Allerdings kann eine solche Vertrauenskette reißen. Ein potenzieller, häufig genannter Grund dafür: Regierungen schreiten ein und verbieten den Handel mit Kryptowährungen. Möbert hält den Bitcoin allerdings für recht immun gegen diese Gefahr. Denn die Börsen können dorthin gehen, wo man sie in Frieden lässt, und Nutzer können von überall auf der Welt dort handeln.

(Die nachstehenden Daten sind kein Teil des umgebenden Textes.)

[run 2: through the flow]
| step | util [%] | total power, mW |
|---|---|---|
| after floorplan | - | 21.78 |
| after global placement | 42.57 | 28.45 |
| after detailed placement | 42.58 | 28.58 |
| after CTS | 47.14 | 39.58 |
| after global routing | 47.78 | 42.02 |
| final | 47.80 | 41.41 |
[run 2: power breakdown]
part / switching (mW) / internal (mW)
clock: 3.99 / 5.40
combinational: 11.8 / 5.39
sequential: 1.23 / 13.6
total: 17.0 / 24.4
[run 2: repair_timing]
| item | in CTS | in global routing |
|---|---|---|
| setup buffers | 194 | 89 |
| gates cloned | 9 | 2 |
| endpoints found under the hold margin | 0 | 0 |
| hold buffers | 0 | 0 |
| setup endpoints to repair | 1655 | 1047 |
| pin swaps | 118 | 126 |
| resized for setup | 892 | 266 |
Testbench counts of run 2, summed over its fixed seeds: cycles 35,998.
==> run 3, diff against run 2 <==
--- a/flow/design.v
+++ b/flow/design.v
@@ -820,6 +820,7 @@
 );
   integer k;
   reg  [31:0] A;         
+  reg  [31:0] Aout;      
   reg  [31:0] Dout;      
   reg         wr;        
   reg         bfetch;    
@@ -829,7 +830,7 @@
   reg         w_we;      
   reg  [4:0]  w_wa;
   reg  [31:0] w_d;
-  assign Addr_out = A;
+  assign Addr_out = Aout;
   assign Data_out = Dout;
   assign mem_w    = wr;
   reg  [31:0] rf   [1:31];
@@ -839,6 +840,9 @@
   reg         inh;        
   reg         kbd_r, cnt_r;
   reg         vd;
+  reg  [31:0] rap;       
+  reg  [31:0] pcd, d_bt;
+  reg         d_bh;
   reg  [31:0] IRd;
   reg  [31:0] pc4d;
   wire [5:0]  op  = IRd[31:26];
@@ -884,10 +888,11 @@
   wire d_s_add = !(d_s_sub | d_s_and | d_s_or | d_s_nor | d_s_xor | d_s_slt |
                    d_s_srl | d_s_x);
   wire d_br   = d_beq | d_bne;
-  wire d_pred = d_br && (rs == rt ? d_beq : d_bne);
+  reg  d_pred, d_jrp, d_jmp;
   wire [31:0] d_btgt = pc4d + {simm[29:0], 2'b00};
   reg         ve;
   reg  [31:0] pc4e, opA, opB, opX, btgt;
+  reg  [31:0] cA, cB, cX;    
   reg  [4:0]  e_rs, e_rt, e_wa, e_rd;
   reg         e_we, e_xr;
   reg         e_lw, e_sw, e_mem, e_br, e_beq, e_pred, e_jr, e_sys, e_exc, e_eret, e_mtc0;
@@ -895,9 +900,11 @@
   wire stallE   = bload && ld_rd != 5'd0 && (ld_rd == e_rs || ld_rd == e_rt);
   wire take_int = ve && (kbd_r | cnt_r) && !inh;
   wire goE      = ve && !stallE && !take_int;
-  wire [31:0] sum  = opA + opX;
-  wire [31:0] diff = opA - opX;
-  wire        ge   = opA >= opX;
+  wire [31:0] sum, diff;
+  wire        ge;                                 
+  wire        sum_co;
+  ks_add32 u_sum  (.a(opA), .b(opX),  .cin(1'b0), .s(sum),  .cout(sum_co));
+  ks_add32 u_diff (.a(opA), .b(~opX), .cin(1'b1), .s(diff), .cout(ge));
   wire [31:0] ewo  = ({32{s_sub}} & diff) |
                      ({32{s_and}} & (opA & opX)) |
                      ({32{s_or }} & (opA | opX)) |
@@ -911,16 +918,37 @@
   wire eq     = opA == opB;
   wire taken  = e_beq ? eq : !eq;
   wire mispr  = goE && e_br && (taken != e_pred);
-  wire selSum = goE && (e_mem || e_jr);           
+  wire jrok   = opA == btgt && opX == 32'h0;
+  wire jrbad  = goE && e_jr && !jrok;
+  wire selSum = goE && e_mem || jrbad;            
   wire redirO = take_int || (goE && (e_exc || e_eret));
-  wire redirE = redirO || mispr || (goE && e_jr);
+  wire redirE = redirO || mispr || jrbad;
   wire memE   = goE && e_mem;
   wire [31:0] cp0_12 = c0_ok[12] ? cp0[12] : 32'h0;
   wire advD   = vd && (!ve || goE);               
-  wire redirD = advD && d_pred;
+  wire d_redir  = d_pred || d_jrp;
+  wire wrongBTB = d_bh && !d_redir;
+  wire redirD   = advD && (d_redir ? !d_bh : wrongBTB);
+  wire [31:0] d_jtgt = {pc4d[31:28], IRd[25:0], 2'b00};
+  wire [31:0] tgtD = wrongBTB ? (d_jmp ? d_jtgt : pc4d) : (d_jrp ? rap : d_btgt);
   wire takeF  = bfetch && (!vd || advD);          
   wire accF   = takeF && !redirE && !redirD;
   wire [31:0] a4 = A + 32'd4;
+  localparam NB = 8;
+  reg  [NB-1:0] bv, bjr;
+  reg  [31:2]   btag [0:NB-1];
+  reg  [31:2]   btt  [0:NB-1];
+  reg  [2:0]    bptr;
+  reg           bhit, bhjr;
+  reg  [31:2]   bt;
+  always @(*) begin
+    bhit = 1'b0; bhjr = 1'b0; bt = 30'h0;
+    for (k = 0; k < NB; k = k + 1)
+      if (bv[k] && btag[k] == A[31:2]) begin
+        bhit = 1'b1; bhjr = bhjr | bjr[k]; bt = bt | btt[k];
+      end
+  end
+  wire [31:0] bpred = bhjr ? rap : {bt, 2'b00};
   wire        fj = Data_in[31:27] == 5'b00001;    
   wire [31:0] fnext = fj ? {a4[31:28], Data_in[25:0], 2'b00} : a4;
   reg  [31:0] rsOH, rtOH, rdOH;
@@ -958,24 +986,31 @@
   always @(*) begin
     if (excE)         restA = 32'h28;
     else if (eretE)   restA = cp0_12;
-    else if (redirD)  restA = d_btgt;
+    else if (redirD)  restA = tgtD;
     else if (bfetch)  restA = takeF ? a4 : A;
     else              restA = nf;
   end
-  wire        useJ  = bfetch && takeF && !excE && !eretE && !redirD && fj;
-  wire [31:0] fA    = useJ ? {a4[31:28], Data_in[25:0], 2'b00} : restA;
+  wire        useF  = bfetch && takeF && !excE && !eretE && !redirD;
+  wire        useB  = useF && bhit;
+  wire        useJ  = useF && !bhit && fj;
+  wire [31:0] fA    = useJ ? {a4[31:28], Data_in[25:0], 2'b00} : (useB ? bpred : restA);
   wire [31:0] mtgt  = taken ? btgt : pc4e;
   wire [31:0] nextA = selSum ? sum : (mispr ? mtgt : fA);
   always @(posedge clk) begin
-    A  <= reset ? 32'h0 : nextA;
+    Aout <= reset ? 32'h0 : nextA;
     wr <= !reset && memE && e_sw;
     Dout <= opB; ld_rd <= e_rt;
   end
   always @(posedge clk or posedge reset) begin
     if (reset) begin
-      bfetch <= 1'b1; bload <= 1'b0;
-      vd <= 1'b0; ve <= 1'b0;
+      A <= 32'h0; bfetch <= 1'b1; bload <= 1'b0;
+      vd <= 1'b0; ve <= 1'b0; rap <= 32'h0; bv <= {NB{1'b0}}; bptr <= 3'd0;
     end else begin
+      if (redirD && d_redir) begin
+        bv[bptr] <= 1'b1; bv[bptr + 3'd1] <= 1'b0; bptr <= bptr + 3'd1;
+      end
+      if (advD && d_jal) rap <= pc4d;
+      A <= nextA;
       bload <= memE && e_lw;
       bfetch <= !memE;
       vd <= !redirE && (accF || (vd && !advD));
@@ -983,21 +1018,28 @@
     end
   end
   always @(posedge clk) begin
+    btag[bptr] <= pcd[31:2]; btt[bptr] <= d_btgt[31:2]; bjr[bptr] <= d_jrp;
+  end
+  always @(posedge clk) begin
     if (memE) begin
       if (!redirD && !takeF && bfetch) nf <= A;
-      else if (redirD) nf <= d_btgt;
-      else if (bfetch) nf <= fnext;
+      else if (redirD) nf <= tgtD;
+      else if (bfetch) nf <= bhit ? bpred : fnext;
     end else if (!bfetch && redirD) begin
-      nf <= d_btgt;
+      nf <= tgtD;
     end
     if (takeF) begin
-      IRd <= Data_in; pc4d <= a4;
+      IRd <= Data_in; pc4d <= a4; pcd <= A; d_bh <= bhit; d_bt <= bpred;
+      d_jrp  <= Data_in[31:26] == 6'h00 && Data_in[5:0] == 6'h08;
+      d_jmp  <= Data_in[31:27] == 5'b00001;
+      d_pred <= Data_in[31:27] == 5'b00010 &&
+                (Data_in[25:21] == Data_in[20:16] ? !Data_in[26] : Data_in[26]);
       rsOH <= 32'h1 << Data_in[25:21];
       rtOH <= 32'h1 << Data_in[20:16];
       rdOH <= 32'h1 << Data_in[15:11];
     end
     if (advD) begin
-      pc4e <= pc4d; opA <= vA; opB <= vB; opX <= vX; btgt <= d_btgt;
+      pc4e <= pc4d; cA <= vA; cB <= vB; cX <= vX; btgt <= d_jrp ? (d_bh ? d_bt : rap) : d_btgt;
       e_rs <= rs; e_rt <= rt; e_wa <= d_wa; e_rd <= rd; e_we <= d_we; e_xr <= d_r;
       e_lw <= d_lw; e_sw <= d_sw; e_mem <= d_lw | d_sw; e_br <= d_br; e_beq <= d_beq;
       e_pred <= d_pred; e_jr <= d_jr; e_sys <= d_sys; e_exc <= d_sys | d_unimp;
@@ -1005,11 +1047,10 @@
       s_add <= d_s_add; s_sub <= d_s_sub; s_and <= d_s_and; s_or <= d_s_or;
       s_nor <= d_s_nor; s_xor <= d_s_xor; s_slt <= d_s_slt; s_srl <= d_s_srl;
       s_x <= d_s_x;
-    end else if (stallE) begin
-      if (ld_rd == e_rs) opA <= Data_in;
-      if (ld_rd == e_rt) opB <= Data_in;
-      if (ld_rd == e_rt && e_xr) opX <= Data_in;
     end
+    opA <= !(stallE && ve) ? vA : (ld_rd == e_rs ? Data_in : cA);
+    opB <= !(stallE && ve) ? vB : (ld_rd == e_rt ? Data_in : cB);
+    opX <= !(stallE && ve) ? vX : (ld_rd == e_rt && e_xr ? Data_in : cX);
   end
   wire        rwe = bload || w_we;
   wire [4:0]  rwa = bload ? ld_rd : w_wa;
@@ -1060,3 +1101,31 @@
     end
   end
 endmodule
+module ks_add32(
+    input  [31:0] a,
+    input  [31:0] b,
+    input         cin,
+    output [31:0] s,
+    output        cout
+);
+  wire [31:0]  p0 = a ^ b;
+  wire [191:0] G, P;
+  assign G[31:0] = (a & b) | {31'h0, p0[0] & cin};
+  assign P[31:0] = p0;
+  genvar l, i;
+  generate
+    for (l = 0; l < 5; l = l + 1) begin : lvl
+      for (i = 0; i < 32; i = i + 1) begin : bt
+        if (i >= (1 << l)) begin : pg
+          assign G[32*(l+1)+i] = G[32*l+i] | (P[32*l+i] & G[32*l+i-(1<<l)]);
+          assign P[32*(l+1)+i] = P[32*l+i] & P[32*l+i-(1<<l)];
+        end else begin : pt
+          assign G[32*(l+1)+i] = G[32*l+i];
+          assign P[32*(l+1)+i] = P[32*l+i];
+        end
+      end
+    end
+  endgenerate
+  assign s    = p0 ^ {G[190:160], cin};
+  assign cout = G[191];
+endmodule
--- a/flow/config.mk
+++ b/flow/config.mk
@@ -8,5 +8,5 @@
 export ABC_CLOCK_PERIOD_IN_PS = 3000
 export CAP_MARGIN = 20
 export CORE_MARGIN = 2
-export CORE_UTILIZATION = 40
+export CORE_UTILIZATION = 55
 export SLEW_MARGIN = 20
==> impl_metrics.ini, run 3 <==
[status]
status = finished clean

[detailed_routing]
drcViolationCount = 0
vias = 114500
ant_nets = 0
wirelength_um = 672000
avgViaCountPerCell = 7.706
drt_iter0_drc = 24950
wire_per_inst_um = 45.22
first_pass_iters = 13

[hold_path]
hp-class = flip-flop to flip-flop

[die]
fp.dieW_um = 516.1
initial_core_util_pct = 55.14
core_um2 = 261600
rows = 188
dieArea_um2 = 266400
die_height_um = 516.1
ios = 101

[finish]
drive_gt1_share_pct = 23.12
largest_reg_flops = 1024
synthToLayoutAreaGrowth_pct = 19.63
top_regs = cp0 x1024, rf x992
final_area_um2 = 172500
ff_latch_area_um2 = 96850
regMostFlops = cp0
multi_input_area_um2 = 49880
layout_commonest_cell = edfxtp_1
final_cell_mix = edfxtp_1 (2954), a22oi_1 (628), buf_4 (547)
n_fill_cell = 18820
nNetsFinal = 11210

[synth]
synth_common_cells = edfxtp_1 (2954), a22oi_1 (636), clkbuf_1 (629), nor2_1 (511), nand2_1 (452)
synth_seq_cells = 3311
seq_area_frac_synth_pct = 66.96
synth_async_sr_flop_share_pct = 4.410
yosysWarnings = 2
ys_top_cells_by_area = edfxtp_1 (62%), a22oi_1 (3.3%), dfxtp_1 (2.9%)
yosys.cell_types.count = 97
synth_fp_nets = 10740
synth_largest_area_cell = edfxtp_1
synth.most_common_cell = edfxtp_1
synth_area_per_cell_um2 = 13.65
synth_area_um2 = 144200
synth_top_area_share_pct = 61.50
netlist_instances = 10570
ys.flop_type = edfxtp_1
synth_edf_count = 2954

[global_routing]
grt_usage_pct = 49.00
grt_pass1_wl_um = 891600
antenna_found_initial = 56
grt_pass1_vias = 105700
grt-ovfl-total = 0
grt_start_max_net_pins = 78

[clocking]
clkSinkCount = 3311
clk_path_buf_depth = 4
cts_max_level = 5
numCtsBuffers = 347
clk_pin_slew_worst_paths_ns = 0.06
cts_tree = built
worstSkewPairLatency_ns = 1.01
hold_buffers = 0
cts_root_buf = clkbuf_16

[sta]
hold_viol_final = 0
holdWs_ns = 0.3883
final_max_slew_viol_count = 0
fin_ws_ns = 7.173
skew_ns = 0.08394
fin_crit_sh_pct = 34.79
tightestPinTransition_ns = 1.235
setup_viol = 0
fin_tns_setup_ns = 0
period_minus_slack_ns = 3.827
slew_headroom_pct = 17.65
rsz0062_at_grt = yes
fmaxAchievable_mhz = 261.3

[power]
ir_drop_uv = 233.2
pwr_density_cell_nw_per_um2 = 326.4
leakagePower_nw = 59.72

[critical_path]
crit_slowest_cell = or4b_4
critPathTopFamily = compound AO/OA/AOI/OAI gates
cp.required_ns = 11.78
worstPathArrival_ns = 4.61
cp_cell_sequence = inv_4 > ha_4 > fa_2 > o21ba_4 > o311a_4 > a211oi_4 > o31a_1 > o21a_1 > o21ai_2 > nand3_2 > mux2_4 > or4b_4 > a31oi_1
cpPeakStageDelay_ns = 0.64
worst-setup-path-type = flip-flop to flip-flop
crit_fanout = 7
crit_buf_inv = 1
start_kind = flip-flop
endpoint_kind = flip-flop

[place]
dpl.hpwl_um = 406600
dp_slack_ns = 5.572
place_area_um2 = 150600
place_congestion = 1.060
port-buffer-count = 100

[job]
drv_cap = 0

Ob das allerdings noch gelten würde, wenn Regierungen auch das Bezahlen mit und das Halten von Bitcoins verböten, ist fraglich. Denkbar ist das ohne Weiteres. In sehr vielen Ländern gab es das in der Vergangenheit beim Gold, darunter in den USA, Deutschland und Großbritannien. Da die Nutzung von Bitcoins, wie der Report der Deutschen Bank darlegt, alles andere als anonym ist – außer für Menschen mit sehr guten Kenntnissen in anonymem Internetverkehr – , wäre ein solches Verbot wohl durchsetzbar.

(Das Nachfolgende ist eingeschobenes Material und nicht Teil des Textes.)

What follows belongs to an exercise in optimizing a design on an open flow for small area; a production flow would make more cautious choices. The RTL was checked by simulation tests, not by an equivalence proof against the original design. Power figures rest on the tool's default switching activity, not on a simulated workload.

Design v_top, start of the top module:
module v_top #(
  parameter CHANNEL_NUM    = 8,
  parameter REQUEST_LINE   = 16,
  parameter CHANNEL_DEPTH  = 4,
  parameter AHB_ADDR_SIZE  = 32,
  parameter AHB_DATA_SIZE  = 32) 
(
  input  logic                     hclk,
  input  logic                     hresetn,
  input  logic                     cg_te,
  output logic                     m_hsel_o,
  output logic [AHB_ADDR_SIZE-1:0] m_haddr_o,
  output logic [AHB_DATA_SIZE-1:0] m_hwdata_o,
  input  logic [AHB_DATA_SIZE-1:0] m_hrdata_i,
  output logic                     m_hwrite_o,
  output logic               [2:0] m_hsize_o,
  output logic               [2:0] m_hburst_o,
  output logic               [3:0] m_hprot_o,
  output logic               [1:0] m_htrans_o,
  output logic                     m_hmastlock_o,
  input  logic                     m_hready_i, 
  input  logic                     m_hresp_i,
  input  logic                     s_hsel_i,
  input  logic [AHB_ADDR_SIZE-1:0] s_haddr_i,
  input  logic [AHB_DATA_SIZE-1:0] s_hwdata_i,
  output logic [AHB_DATA_SIZE-1:0] s_hrdata_o,
  input  logic                     s_hwrite_i,
  input  logic               [2:0] s_hsize_i,
  input  logic               [2:0] s_hburst_i,
  input  logic               [3:0] s_hprot_i,
  input  logic               [1:0] s_htrans_i,
  input  logic                     s_hmastlock_i ,
  output logic                     s_hreadyout_o, 
  input  logic                     s_hready_i, 
  output logic                     s_hresp_o,
  output logic                     grq_o,
  output logic                     erq_o, 
  output logic   [CHANNEL_NUM-1:0] irq_o,  
  input  logic  [REQUEST_LINE-1:0] rreq_i,
  input  logic  [REQUEST_LINE-1:0] wreq_i,
  output logic  [REQUEST_LINE-1:0] rack_o,
  output logic  [REQUEST_LINE-1:0] wack_o,
  output logic                     ready);
  logic                         channel_race;
  ...
Size: roughly 11,000 cells after synthesis, roughly 0.14 mm^2 of cells after synthesis.
clock: 12.0 ns
lec_check: 0
cap_margin: 20
core_margin: 2
core_utilization: 62
setup_slack_margin: 0.4
slew_margin: 20
standard.sh (not shown) runs the stock make flow with config.mk's settings and CLKGATE_MAP_FILE= SYNTH_SCRIPT=/design/flow/synth_recipe.tcl, a recipe that flattens the netlist after the stock synthesis.
==> flow/flow/run.sh <==
#!/bin/bash
# Layout flow: the standard flow (standard.sh) with these changes.
#  1. After the standard synthesis, the combinational logic between the
#     registers is mapped again by ABC for area (flow/area.abc). The registers
#     are left as they are: same instances, names and cells. The new netlist
#     is checked against the standard one (registers cut open, ABC proves the
#     logic equal); if that fails the standard netlist is used.
#  2. Clock tree synthesis adds no dummy loads, and uses clkbuf_8 buffers on
#     sink clusters of 14.
#  3. The buffers that placement puts on every input and output port are
#     buf_1 cells.
# Each tool's output goes to a log file of its own in this folder.
set -uo pipefail
R=orfs/results/sky130hd/v_top/base
YOSYS=$FLOW_HOME/../tools/install/yosys/bin/yosys
YABC=$FLOW_HOME/../tools/install/yosys/bin/yosys-abc
LIB=$FLOW_HOME/platforms/sky130hd/lib/sky130_fd_sc_hd__tt_025C_1v80.lib
export BUFFER_PORTS_ARGS="-buffer_cell sky130_fd_sc_hd__buf_1"
export CTS_ARGS="-sink_clustering_enable -repair_clock_nets -dont_use_dummy_load -buf_list sky130_fd_sc_hd__clkbuf_8 -sink_clustering_size 14 -sink_clustering_max_diameter 60"

bash standard.sh synth > synth.log 2>&1 || exit 1
cp $R/1_2_yosys.v standard_netlist.v

DU=""
for c in probe_p_8 probec_p_8 lpflow_bleeder_1 lpflow_clkbufkapwr_1 lpflow_clkbufkapwr_16 \
  lpflow_clkbufkapwr_2 lpflow_clkbufkapwr_4 lpflow_clkbufkapwr_8 lpflow_clkinvkapwr_1 \
  lpflow_clkinvkapwr_16 lpflow_clkinvkapwr_2 lpflow_clkinvkapwr_4 lpflow_clkinvkapwr_8 \
  lpflow_decapkapwr_12 lpflow_decapkapwr_3 lpflow_decapkapwr_4 lpflow_decapkapwr_6 \
  lpflow_decapkapwr_8 lpflow_inputiso0n_1 lpflow_inputiso0p_1 lpflow_inputiso1n_1 \
  lpflow_inputiso1p_1 lpflow_inputisolatch_1 lpflow_isobufsrc_1 lpflow_isobufsrc_16 \
  lpflow_isobufsrc_2 lpflow_isobufsrc_4 lpflow_isobufsrc_8 lpflow_isobufsrckapwr_16 \
  lpflow_lsbuf_lh_hl_isowell_tap_1 lpflow_lsbuf_lh_hl_isowell_tap_2 \
  lpflow_lsbuf_lh_hl_isowell_tap_4 lpflow_lsbuf_lh_isowell_4 lpflow_lsbuf_lh_isowell_tap_1 \
  lpflow_lsbuf_lh_isowell_tap_2 lpflow_lsbuf_lh_isowell_tap_4; do
  DU="$DU -dont_use sky130_fd_sc_hd__$c"
done

cat > remap.ys <<EOT
read_liberty -ignore_miss_func $LIB
read_verilog standard_netlist.v
hierarchy -top v_top
setattr -mod -set keep_hierarchy 1 sky130_fd_sc_hd__df* sky130_fd_sc_hd__edf* sky130_fd_sc_hd__sdf* sky130_fd_sc_hd__sedf* sky130_fd_sc_hd__dl*
flatten
blackbox sky130_fd_sc_hd__*
delete t:\$scopeinfo
opt -purge
abc -script flow/area.abc -liberty $LIB $DU
opt_clean -purge
setundef -zero
hilomap -singleton -hicell sky130_fd_sc_hd__conb_1 HI -locell sky130_fd_sc_hd__conb_1 LO
insbuf -buf sky130_fd_sc_hd__buf_4 A X
splitnets
opt_clean -purge
stat -liberty $LIB
write_verilog -noattr -noexpr -nohex -nodec remapped_netlist.v
EOT
$YOSYS -s remap.ys > remap.log 2>&1

ok=0
if [[ -s remapped_netlist.v ]]; then
  python3 flow/cutff.py standard_netlist.v gold_cut.v > cut.log 2>&1 &&
  python3 flow/cutff.py remapped_netlist.v gate_cut.v >> cut.log 2>&1 &&
  cat > equiv.ys <<EOT &&
read_liberty -ignore_miss_func $LIB
read_verilog gold_cut.v
rename v_top gold
read_verilog gate_cut.v
rename v_top gate
hierarchy -check
flatten gold gate
delete t:\$scopeinfo
opt_clean
miter -equiv -flatten gold gate miter
hierarchy -top miter
opt -fast
techmap
aigmap
write_aiger miter.aig
EOT
  $YOSYS -s equiv.ys > equiv.log 2>&1 &&
  $YABC -c "read_aiger miter.aig; strash; iprove" > iprove.log 2>&1 &&
  grep -q "UNSATISFIABLE" iprove.log && ok=1
fi
if [[ $ok == 1 ]]; then
  echo "remapped netlist proven equal; using it" > remap_result.log
  cp remapped_netlist.v $R/1_2_yosys.v
else
  echo "remapped netlist not proven equal; using the standard netlist" > remap_result.log
fi
rm -f gold_cut.v gate_cut.v miter.aig

bash standard.sh > standard.log 2>&1
==> flow/flow/area.abc <==
&get -n
&st
&deepsyn -T 120
&dch -f
&nf -a -R 1000
&st
&syn2
&dch -f
&nf -a -R 1000
&put
topo
Other scripts of this flow, unchanged in this note and not shown: flow/flow/cutff.py
The first run passed the timing, design-rule and antenna checks.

Auf absehbare Zeit noch größer dürfte die Gefahr für Bitcoins sein, von einer konkurrierenden Kryptowährung verdrängt zu werden. Das Bitcoin-Programm stellt einen Prototyp dar, der nicht gerade ideal programmiert ist. Dadurch stößt das System bereits an Kapazitätsgrenzen und ist nicht in der Lage, einen nennenswerten Anteil des weltweiten Zahlungsverkehrs abzuwickeln. Die Bestätigung der Transaktionen dauert lange, bei den Berechnungen dazu wird extrem viel Energie verschwendet. Denn immer nur derjenige, der als Erster das richtige Ergebnis findet, wird mit Bitcoins belohnt. Alle anderen haben umsonst gerechnet und Energie verschwendet. Neuere Kryptowährungen sind so programmiert, dass das System leistungsfähiger ist und weniger verschwenderisch mit Ressourcen umgeht.

Bitcoin ist kein digtiales Gold

Die vertrauensbildende Besonderheit von Bitcoins, dass immer weniger von ihnen zusätzlich in Umlauf kommen und ab 2040 gar keine mehr, würde dann auch nicht helfen. Aktuell kommen noch alle zehn Minuten 12,5 Bitcoin zusätzlich in Umlauf. Diese „fest“ einprogrammierte Obergrenze könnte allerdings jederzeit aufgehoben werden, wie die Bankvolkswirte feststellen. Das Bitcoin-Protokoll ist nämlich nicht in Stein gemeißelt. Es gibt fast monatlich Regeländerungen. Die Bitcoin-Community, also die Miner, Entwickler und Programmierer, könnten auch beschließen, dass mehr Bitcoins generiert werden – etwa wenn das nötig sein sollte, damit sich genug Miner an der Transaktionsbestätigung beteiligen.

Eines ist klar: Wenn irgendetwas schiefgeht und das System zusammenbricht, sind die angesammelten Bitcoins nur noch wertlose Nullen und Einsen. Das ist ein großer Unterschied zu Gold, mit dem der Bitcoin gern verglichen wird, weil Bitcoins ja ebenfalls knapp und nicht beliebig vermehrbar sind. Bei Bitcoins stellen die Produktionskosten anders als bei Gold keine Wertuntergrenzen dar. Denn eine beträchtliche Menge Gold wird als Rohstoff in der Industrie oder für die Schmuckproduktion gebraucht. Sinkt der Preis unter die Produktionskosten, stoppt der Nachschub, und Anlagegold wird für die Produktion abgegeben. Das sorgt für steigende Preise. Bei Bitcoins gibt es diesen unabhängigen Bedarf nicht. „Daher sollte man Bitcoins weder als digitales Gold noch als Rohstoff bezeichnen“, warnt der Deutsche-Bank-Ökonom Möbert.